EXERCISE DATA ->
***

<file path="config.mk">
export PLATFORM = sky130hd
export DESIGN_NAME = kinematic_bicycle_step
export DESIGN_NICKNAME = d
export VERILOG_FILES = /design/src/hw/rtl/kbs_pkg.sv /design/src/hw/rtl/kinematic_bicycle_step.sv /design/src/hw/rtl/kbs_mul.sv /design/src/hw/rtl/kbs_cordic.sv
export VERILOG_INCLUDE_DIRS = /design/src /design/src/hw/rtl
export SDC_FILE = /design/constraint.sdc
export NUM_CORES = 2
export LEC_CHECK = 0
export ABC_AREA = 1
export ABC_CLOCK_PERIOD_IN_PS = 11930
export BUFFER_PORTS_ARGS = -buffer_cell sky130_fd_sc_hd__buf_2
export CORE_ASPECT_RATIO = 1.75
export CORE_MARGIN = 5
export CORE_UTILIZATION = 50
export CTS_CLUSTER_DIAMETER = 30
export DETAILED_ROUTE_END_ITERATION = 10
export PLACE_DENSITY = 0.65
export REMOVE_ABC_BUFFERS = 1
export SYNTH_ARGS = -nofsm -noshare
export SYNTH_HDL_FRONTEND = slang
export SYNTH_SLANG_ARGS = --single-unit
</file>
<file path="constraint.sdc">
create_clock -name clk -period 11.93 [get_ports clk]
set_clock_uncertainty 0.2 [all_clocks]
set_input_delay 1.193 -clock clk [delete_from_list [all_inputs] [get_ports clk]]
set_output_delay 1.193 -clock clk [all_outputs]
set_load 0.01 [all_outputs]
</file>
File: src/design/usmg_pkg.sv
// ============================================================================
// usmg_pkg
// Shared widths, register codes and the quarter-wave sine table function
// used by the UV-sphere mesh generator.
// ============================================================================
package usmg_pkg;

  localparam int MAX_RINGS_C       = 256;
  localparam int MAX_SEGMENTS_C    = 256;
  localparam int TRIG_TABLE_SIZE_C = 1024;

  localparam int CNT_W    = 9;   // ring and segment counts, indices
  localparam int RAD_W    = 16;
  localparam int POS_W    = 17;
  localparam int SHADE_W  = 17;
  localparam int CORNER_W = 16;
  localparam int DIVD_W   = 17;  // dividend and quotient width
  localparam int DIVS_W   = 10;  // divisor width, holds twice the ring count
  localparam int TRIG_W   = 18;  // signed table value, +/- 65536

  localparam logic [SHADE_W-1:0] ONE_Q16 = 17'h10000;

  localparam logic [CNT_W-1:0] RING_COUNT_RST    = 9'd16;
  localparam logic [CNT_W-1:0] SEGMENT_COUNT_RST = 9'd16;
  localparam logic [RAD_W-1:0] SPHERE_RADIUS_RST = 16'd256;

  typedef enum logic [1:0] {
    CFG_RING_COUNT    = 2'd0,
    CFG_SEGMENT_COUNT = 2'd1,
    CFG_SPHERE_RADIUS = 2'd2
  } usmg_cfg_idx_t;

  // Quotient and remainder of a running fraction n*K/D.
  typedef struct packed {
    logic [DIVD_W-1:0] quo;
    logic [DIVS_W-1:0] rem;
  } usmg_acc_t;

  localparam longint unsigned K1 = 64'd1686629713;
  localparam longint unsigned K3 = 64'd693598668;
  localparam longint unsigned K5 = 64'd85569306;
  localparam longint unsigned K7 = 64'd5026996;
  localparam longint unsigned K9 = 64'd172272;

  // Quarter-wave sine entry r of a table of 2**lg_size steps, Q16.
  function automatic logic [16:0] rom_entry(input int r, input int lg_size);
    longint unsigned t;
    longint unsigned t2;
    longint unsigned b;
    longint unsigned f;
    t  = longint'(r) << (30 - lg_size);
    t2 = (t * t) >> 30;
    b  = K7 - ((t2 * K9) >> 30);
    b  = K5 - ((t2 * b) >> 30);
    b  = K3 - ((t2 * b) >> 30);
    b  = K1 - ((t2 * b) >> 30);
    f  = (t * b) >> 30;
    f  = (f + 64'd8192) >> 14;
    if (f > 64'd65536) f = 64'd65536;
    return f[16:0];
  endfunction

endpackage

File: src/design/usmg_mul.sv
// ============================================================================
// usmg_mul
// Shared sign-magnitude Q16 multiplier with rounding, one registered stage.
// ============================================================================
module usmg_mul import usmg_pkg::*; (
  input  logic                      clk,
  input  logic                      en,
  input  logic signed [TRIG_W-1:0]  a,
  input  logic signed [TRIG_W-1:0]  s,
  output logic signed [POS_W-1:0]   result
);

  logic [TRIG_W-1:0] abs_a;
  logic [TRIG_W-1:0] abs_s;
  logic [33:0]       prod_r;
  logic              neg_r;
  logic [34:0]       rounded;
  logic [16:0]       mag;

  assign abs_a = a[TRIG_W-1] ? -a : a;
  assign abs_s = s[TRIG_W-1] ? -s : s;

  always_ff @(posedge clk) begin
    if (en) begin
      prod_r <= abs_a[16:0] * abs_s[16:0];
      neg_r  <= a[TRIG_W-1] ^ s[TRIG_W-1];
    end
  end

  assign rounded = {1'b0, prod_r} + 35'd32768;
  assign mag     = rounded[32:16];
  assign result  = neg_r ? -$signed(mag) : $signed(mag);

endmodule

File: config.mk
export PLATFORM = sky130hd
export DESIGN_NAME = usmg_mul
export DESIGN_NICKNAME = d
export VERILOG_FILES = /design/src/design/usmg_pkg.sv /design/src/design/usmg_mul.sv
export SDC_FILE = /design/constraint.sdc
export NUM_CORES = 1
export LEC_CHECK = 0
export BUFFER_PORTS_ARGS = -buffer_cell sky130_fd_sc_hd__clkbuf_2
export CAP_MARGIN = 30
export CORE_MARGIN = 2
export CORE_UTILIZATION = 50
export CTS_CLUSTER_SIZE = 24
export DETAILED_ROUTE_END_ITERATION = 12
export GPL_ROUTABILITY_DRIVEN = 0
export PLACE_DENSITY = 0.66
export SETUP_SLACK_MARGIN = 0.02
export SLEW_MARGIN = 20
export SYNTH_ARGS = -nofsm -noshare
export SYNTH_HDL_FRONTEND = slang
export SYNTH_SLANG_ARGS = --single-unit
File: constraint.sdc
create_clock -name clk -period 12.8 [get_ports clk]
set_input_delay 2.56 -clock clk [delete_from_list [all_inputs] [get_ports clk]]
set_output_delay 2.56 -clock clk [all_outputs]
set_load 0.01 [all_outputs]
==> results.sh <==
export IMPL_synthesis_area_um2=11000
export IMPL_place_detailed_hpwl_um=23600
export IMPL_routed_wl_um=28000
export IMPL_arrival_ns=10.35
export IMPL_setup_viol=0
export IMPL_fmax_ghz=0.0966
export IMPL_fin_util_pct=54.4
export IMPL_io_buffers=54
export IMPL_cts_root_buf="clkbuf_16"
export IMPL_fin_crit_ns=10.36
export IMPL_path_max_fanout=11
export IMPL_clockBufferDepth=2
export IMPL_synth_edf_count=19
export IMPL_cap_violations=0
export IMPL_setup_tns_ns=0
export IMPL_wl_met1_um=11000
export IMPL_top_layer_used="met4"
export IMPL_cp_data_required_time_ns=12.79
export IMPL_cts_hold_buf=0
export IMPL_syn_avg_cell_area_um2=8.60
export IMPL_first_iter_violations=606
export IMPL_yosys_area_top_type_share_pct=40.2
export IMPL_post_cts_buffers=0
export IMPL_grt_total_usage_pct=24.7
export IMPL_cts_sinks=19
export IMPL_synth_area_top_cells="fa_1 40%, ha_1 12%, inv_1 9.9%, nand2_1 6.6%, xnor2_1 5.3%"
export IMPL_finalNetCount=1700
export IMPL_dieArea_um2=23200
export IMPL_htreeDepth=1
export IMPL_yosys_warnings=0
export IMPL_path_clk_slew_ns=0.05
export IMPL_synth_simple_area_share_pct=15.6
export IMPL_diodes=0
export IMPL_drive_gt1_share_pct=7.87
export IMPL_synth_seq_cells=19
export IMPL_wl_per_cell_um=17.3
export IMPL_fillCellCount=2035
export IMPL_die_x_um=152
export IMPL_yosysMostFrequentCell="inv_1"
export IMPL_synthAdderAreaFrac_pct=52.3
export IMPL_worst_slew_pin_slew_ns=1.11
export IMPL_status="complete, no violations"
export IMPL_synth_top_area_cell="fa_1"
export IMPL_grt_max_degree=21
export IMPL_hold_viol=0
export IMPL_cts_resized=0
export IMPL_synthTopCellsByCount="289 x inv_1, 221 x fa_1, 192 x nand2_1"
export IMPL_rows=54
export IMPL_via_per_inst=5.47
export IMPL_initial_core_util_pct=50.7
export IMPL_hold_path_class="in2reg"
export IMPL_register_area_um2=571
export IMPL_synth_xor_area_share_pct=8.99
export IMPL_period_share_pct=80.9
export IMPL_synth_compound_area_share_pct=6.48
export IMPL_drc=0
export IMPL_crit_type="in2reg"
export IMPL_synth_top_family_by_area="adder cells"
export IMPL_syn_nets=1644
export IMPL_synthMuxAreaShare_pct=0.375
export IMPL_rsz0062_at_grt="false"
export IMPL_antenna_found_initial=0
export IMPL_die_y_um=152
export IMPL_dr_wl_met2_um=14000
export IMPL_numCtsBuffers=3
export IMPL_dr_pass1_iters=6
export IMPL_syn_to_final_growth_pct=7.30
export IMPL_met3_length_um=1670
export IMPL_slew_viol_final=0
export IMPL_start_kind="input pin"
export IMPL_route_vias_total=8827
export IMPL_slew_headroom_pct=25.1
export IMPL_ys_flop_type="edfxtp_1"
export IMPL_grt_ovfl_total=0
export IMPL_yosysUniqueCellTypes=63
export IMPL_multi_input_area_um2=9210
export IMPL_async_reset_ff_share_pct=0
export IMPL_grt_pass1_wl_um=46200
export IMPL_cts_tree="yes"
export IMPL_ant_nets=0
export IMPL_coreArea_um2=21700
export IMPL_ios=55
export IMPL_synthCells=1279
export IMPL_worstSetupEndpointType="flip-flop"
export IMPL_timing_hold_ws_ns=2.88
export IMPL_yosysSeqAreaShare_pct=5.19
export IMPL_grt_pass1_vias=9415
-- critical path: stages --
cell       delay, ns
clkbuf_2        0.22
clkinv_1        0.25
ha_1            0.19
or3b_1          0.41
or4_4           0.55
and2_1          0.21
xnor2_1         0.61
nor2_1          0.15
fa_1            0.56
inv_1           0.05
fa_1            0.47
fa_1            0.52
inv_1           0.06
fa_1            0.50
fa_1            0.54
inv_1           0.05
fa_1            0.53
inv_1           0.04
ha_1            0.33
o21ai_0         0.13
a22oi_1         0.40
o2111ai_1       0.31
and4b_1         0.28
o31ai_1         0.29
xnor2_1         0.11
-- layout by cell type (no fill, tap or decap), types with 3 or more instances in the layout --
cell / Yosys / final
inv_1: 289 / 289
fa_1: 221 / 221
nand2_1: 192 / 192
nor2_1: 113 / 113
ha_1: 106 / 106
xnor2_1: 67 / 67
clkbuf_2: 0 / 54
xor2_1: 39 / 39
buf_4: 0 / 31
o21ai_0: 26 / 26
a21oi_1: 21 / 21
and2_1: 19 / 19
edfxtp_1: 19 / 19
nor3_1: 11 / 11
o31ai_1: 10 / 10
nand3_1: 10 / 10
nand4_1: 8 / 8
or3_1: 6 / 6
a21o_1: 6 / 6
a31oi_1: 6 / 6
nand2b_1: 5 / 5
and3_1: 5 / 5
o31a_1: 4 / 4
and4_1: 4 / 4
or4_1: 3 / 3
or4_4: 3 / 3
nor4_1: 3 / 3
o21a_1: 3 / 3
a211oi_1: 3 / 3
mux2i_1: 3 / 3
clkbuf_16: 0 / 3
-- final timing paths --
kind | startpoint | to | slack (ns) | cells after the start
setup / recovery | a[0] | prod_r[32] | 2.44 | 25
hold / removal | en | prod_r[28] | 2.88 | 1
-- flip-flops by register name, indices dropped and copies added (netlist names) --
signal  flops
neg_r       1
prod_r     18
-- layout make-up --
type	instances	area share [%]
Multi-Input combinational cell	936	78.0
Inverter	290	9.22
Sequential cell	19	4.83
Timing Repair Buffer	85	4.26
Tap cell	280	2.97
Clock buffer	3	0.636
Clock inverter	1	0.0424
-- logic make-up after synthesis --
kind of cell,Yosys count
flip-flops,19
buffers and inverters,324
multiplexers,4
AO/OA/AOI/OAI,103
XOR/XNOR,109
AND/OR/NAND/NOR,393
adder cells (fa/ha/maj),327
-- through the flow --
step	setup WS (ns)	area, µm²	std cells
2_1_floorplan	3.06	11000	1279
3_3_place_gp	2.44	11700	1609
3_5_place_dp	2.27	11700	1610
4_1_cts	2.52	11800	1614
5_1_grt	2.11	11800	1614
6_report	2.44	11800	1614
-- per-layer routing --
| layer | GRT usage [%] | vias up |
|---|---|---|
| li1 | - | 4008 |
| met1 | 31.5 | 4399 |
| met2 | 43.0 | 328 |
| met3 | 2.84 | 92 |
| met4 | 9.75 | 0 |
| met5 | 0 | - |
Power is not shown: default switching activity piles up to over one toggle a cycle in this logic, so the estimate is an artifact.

***

TASK GOAL -> Out of the material above, output word for word the line with "export IMPL_grt_max_degree=21", the line with "export IMPL_initial_core_util_pct=50.7", and all lines between them, with nothing else.

FINISHED EXERCISE ->
export IMPL_grt_max_degree=21
export IMPL_hold_viol=0
export IMPL_cts_resized=0
export IMPL_synthTopCellsByCount="289 x inv_1, 221 x fa_1, 192 x nand2_1"
export IMPL_rows=54
export IMPL_via_per_inst=5.47
export IMPL_initial_core_util_pct=50.7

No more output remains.